==> config.mk <==
export PLATFORM = sky130hd
export DESIGN_NAME = word_pair_alu
export DESIGN_NICKNAME = d
export VERILOG_FILES = /design/src/rtl/wpa_pkg.sv /design/src/rtl/wpa_adder.sv /design/src/rtl/wpa_flag_sel.sv /design/src/rtl/word_pair_alu.sv
export SDC_FILE = /design/constraint.sdc
export NUM_CORES = 1
export LEC_CHECK = 0
export ABC_AREA = 0
export CELL_PAD_IN_SITES_DETAIL_PLACEMENT = 1
export CELL_PAD_IN_SITES_GLOBAL_PLACEMENT = 1
export CORE_MARGIN = 10
export CORE_UTILIZATION = 37
export DETAILED_ROUTE_END_ITERATION = 16
export HOLD_SLACK_MARGIN = 0.15
export PLACE_DENSITY = 0.8
export SETUP_SLACK_MARGIN = 0.15
export SYNTH_ARGS = -nofsm -noshare
export SYNTH_HDL_FRONTEND = slang
export SYNTH_SLANG_ARGS = --single-unit
==> constraint.sdc <==
create_clock -name clk -period 6.5 [get_ports clk]
set_input_delay 1.3 -clock clk [delete_from_list [all_inputs] [get_ports clk]]
set_output_delay 1.3 -clock clk [all_outputs]
set_load 0.02 [all_outputs]
==> src/rtl/wpa_pkg.sv <==
// Shared types for the register-pair word unit.
// Assumes a five-bit flag vector ordered {N,V,H,Z,C} from bit 4 down to 0.
package wpa_pkg;
    typedef enum logic [2:0] {
        OP_LOAD  = 3'd0,
        OP_STORE = 3'd1,
        OP_ADD   = 3'd2,
        OP_SUB   = 3'd3,
        OP_CMP   = 3'd4,
        OP_INC   = 3'd5,
        OP_DEC   = 3'd6,
        OP_RSVD  = 3'd7
    } op_e;

    localparam int FLAG_W = 5;
    localparam int FL_N   = 4;
    localparam int FL_V   = 3;
    localparam int FL_H   = 2;
    localparam int FL_Z   = 1;
    localparam int FL_C   = 0;
endpackage

==> src/rtl/wpa_adder.sv <==
// Split carry-chain adder: a + b + cin over W bits.
// Reports the carry out of the top bit, the carry out of bit HB-1 (half carry)
// and the two's-complement overflow. Assumes 0 < HB < W.
module wpa_adder #(
    parameter int W  = 16,
    parameter int HB = 12
) (
    input  logic [W-1:0] a,
    input  logic [W-1:0] b,
    input  logic         cin,
    output logic [W-1:0] sum,
    output logic         cout,
    output logic         hcarry,
    output logic         ovf
);
    localparam int UW = W - HB;

    logic [HB:0] low_part;
    logic [UW:0] high_part;

    // Lower segment up to the half-carry boundary.
    always_comb low_part = {1'b0, a[HB-1:0]} + {1'b0, b[HB-1:0]} + {{HB{1'b0}}, cin};

    // Upper segment fed by the lower segment's carry.
    always_comb high_part = {1'b0, a[W-1:HB]} + {1'b0, b[W-1:HB]} + {{UW{1'b0}}, low_part[HB]};

    // Assemble outputs and derive signed overflow.
    always_comb begin
        sum    = {high_part[UW-1:0], low_part[HB-1:0]};
        cout   = high_part[UW];
        hcarry = low_part[HB];
        ovf    = (a[W-1] == b[W-1]) && (sum[W-1] != a[W-1]);
    end
endmodule

==> src/rtl/wpa_flag_sel.sv <==
// Per-operation flag update: each flag takes the freshly computed value when
// the operation affects it, otherwise it keeps the incoming value.
// Assumes the flag order of wpa_pkg.
module wpa_flag_sel
    import wpa_pkg::*;
#(
    parameter int W = 16
) (
    input  op_e               op,
    input  logic [FLAG_W-1:0] flags_in,
    input  logic [W-1:0]      res,
    input  logic              cout,
    input  logic              hcarry,
    input  logic              ovf,
    output logic [FLAG_W-1:0] flags_out
);
    logic [FLAG_W-1:0] fresh;
    logic [FLAG_W-1:0] upd_mask;

    // Freshly computed flag values for the current result.
    always_comb begin
        fresh       = '0;
        fresh[FL_N] = res[W-1];
        fresh[FL_V] = ovf;
        fresh[FL_H] = hcarry;
        fresh[FL_Z] = (res == '0);
        fresh[FL_C] = cout;
    end

    // Which flags each operation is allowed to change.
    always_comb begin
        case (op)
            OP_LOAD, OP_INC, OP_DEC: upd_mask = 5'b10010;
            OP_ADD, OP_SUB:          upd_mask = 5'b11111;
            OP_CMP:                  upd_mask = 5'b10011;
            default:                 upd_mask = 5'b00000;
        endcase
    end

    for (genvar i = 0; i < FLAG_W; i++) begin : g_flag
        assign flags_out[i] = upd_mask[i] ? fresh[i] : flags_in[i];
    end
endmodule

==> src/rtl/word_pair_alu.sv <==
// Word operations on the {Y,A} register pair against a direct-page word.
// One shared adder serves add, subtract, compare, increment and decrement;
// outputs are registered one cycle after op_valid. Assumes the caller performs
// both byte accesses and writes flags_out back unconditionally.
module word_pair_alu
    import wpa_pkg::*;
#(
    parameter int BYTE_W = 8
) (
    input  logic                clk,
    input  logic                rst_n,
    input  logic                op_valid,
    input  logic [2:0]          op_code,
    input  logic [BYTE_W-1:0]   reg_lo,
    input  logic [BYTE_W-1:0]   reg_hi,
    input  logic [2*BYTE_W-1:0] mem_word,
    input  logic [4:0]          flags_in,
    output logic                res_valid,
    output logic [2*BYTE_W-1:0] result,
    output logic                pair_we,
    output logic                mem_we,
    output logic [4:0]          flags_out
);
    localparam int WORD_W   = 2 * BYTE_W;
    localparam int HALF_BIT = WORD_W - 4;

    op_e               op;
    op_e               op_q;
    logic [WORD_W-1:0] pair;
    logic [WORD_W-1:0] opa;
    logic [WORD_W-1:0] opb;
    logic              cin;
    logic [WORD_W-1:0] sum;
    logic              cout;
    logic              hcarry;
    logic              ovf;
    logic [WORD_W-1:0] result_d;
    logic              pair_we_d;
    logic              mem_we_d;
    logic [FLAG_W-1:0] flags_d;

    assign op   = op_e'(op_code);
    assign pair = {reg_hi, reg_lo};

    // Steer adder operands: subtract uses inverted mem with carry-in 1.
    always_comb begin
        opa = pair;
        opb = mem_word;
        cin = 1'b0;
        case (op)
            OP_SUB, OP_CMP: begin opb = ~mem_word; cin = 1'b1; end
            OP_INC:         begin opa = mem_word; opb = '0; cin = 1'b1; end
            OP_DEC:         begin opa = mem_word; opb = '1; end
            default:        ;
        endcase
    end

    wpa_adder #(.W(WORD_W), .HB(HALF_BIT)) u_adder (
        .a(opa), .b(opb), .cin(cin),
        .sum(sum), .cout(cout), .hcarry(hcarry), .ovf(ovf)
    );

    // Choose the result word and its destination.
    always_comb begin
        result_d  = '0;
        pair_we_d = 1'b0;
        mem_we_d  = 1'b0;
        case (op)
            OP_LOAD:        begin result_d = mem_word; pair_we_d = 1'b1; end
            OP_STORE:       begin result_d = pair;     mem_we_d  = 1'b1; end
            OP_ADD, OP_SUB: begin result_d = sum;      pair_we_d = 1'b1; end
            OP_CMP:         result_d = sum;
            OP_INC, OP_DEC: begin result_d = sum;      mem_we_d  = 1'b1; end
            default:        ;
        endcase
    end

    wpa_flag_sel #(.W(WORD_W)) u_flags (
        .op(op), .flags_in(flags_in), .res(result_d),
        .cout(cout), .hcarry(hcarry), .ovf(ovf), .flags_out(flags_d)
    );

    // Output register stage; strobes pulse only with an accepted operation.
    always_ff @(posedge clk) begin
        if (!rst_n) begin
            res_valid <= 1'b0;
            pair_we   <= 1'b0;
            mem_we    <= 1'b0;
            result    <= '0;
            flags_out <= '0;
            op_q      <= OP_RSVD;
        end else begin
            res_valid <= op_valid;
            pair_we   <= op_valid && pair_we_d;
            mem_we    <= op_valid && mem_we_d;
            if (op_valid) begin
                result    <= result_d;
                flags_out <= flags_d;
                op_q      <= op;
            end
        end
    end

    p_load_copy_r1: assert property (@(posedge clk) disable iff (!rst_n)
        op_valid && op == OP_LOAD |=> result == $past(mem_word) && pair_we);

    p_store_flags_r2: assert property (@(posedge clk) disable iff (!rst_n)
        op_valid && op == OP_STORE |=> flags_out == $past(flags_in) && mem_we);

    p_cmp_silent_r5: assert property (@(posedge clk) disable iff (!rst_n)
        res_valid && op_q == OP_CMP |-> !pair_we && !mem_we);

    p_incdec_keep_r6: assert property (@(posedge clk) disable iff (!rst_n)
        op_valid && (op == OP_INC || op == OP_DEC)
        |=> flags_out[FL_V:FL_H] == $past(flags_in[FL_V:FL_H])
            && flags_out[FL_C] == $past(flags_in[FL_C]));

    p_latency_r7: assert property (@(posedge clk) disable iff (!rst_n)
        op_valid |=> res_valid);

    p_we_exclusive_r7: assert property (@(posedge clk) disable iff (!rst_n)
        $onehot0({pair_we, mem_we}));

    p_we_needs_valid_r7: assert property (@(posedge clk) disable iff (!rst_n)
        (pair_we || mem_we) |-> res_valid);
endmodule

# After elaboration in Yosys (flattened, before gate mapping)
# Cells that the tools add are included.
[word_totals]
word_cells = 43
register_bits = 24
[classes]
bitwise = 1
n_mux = 12
n_reduce_logical = 13
n_addsub = 4
eq_ne = 8
[op_table]
columns = ["cell", "n"]
rows = [
  ["case mux 16 bit (3 select lines)", 2],
  ["zero test 16 bit", 1],
  ["two-way mux 16 bit", 1],
  ["NOT 16 bit", 1],
  ["case mux 5 bit (3 select lines)", 1],
  ["adder 12 x 12 -> 13 bit", 1],
  ["adder 13 x 1 -> 13 bit", 1],
  ["OR reduction 3 bit", 4],
  ["== test 3 bit, second input constant", 3],
  ["two-way mux 1 bit", 8],
  ["== test 3 x 2 -> 1 bit, second input constant", 2],
  ["OR reduction 2 bit", 3],
  ["adder 4 x 4 -> 5 bit", 1],
  ["adder 5 x 1 -> 5 bit", 1],
  ["OR reduction 5 bit", 1],
  ["== test 3 x 1 -> 1 bit, second input constant", 1],
  ["logical AND 1 bit", 3],
  ["zero test 3 bit", 1],
  ["== test 1 bit", 1],
  ["!= test 1 bit", 1],
]

# Depth between registers and ports, before layout
# Gate-level depths: netlist (run 1).
[logic_depth]
depth_word = 9
mapped_depth = 24

# By module
# A second synthesis (run 1) with hierarchy kept.
[unflattened]
hier_cells = 392
area_unflattened_um2 = 3325.7
[modules_own_cells]
columns = ["mod", "n_inst", "area_per_inst_um2", "cells_per_inst"]
rows = [
  ["word_pair_alu", 1, 2379.8, 277],
  ["wpa_adder", 1, 810.8, 99],
  ["wpa_flag_sel", 1, 135.1, 16],
]

# Worst setup path after synthesis (run 1)
# No wires, ideal clock.
[synth_timing]
path_kind = "input to register"
from = "input op_code[0]"
to = "register flags_out[1]"
required_time_ns = 6.431
slack_ns = 0.410
setup_time_ns = 0.069
path_stages = 22
arrival_time_ns = 6.021
path_cell_list = "buf_2 buf_1 clkbuf_1 buf_1 a21oi_1 fa_1 fa_1 nor2b_1 o221ai_1 a211oi_1 o31ai_1 nand2b_1 a21oi_1 fa_1 inv_1 fa_1 o22ai_1 a21oi_1 or4_1 nor4_2 nand4b_1 o21ai_1"
[synth_between]
elab_chain_cells = 9
[synth_rtl]
columns = ["item", "line_no", "source"]
rows = [
  ["start, declared", "word_pair_alu.sv:13", "input logic [2:0] op_code,"],
  ["== test 3 x 2 -> 1 bit or == test 3 bit (tied branches)", "wpa_flag_sel.sv:32, word_pair_alu.sv:50, word_pair_alu.sv:68", ""],
  ["OR reduction 2 bit, on equally long branches", "n/a", ""],
  ["case mux 16 bit (3 select lines) or two-way mux 16 bit (tied branches)", "word_pair_alu.sv:50", "case (op)"],
  ["adder 12 x 12 -> 13 bit", "wpa_adder.sv:22", "always_comb low_part = {1'b0, a[HB-1:0]} + {1'b0, b[HB-1:0]} + {{HB{1'b0}}, cin};"],
  ["adder 13 x 1 -> 13 bit", "wpa_adder.sv:22", ""],
  ["adder 5 x 1 -> 5 bit", "wpa_adder.sv:25", "always_comb high_part = {1'b0, a[W-1:HB]} + {1'b0, b[W-1:HB]} + {{UW{1'b0}}, low_part[HB]};"],
  ["case mux 16 bit (3 select lines)", "word_pair_alu.sv:68", "case (op)"],
  ["zero test 16 bit", "wpa_flag_sel.sv:26", "fresh[FL_Z] = (res == '0);"],
  ["two-way mux 1 bit (*)", "wpa_flag_sel.sv:41", "assign flags_out[i] = upd_mask[i] ? fresh[i] : flags_in[i];"],
  ["end signal, assigned", "word_pair_alu.sv:98", "flags_out <= flags_d;"],
  ["end, declared", "word_pair_alu.sv:22", "output logic [4:0] flags_out"],
]
# Every way passes the cells marked *; elsewhere a longest branch is shown, timed or not.
# A chain may end at the register's enable or synchronous reset.

# Worst setup path after layout (run 1)
[layout_timing]
from = "input mem_word[0]"
to = "register flags_out[1]"
[layout_between]
elab_chain_cells = 8
[layout_rtl]
columns = ["item", "line_no", "source"]
rows = [
  ["start, declared", "word_pair_alu.sv:16", "input logic [2*BYTE_W-1:0] mem_word,"],
  ["NOT 16 bit", "word_pair_alu.sv:51", "OP_SUB, OP_CMP: begin opb = ~mem_word; cin = 1'b1; end"],
  ["case mux 16 bit (3 select lines)", "word_pair_alu.sv:50", ""],
  ["adder 12 x 12 -> 13 bit", "wpa_adder.sv:22", ""],
  ["adder 13 x 1 -> 13 bit", "wpa_adder.sv:22", ""],
  ["adder 5 x 1 -> 5 bit", "wpa_adder.sv:25", ""],
  ["case mux 16 bit (3 select lines) (*)", "word_pair_alu.sv:68", ""],
  ["zero test 16 bit (*)", "wpa_flag_sel.sv:26", ""],
  ["two-way mux 1 bit (*)", "wpa_flag_sel.sv:41", ""],
]
# Marks and branches as above.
+ + + +
▸ **TASK PROMPT**
Everything from the line with "for (genvar i" through the line with "a direct-page word." should be written out exactly as it appears above, end lines included, and nothing outside that range.

▸ **RESPONSE BOX**
    for (genvar i = 0; i < FLAG_W; i++) begin : g_flag
        assign flags_out[i] = upd_mask[i] ? fresh[i] : flags_in[i];
    end
endmodule

==> src/rtl/word_pair_alu.sv <==
// Word operations on the {Y,A} register pair against a direct-page word.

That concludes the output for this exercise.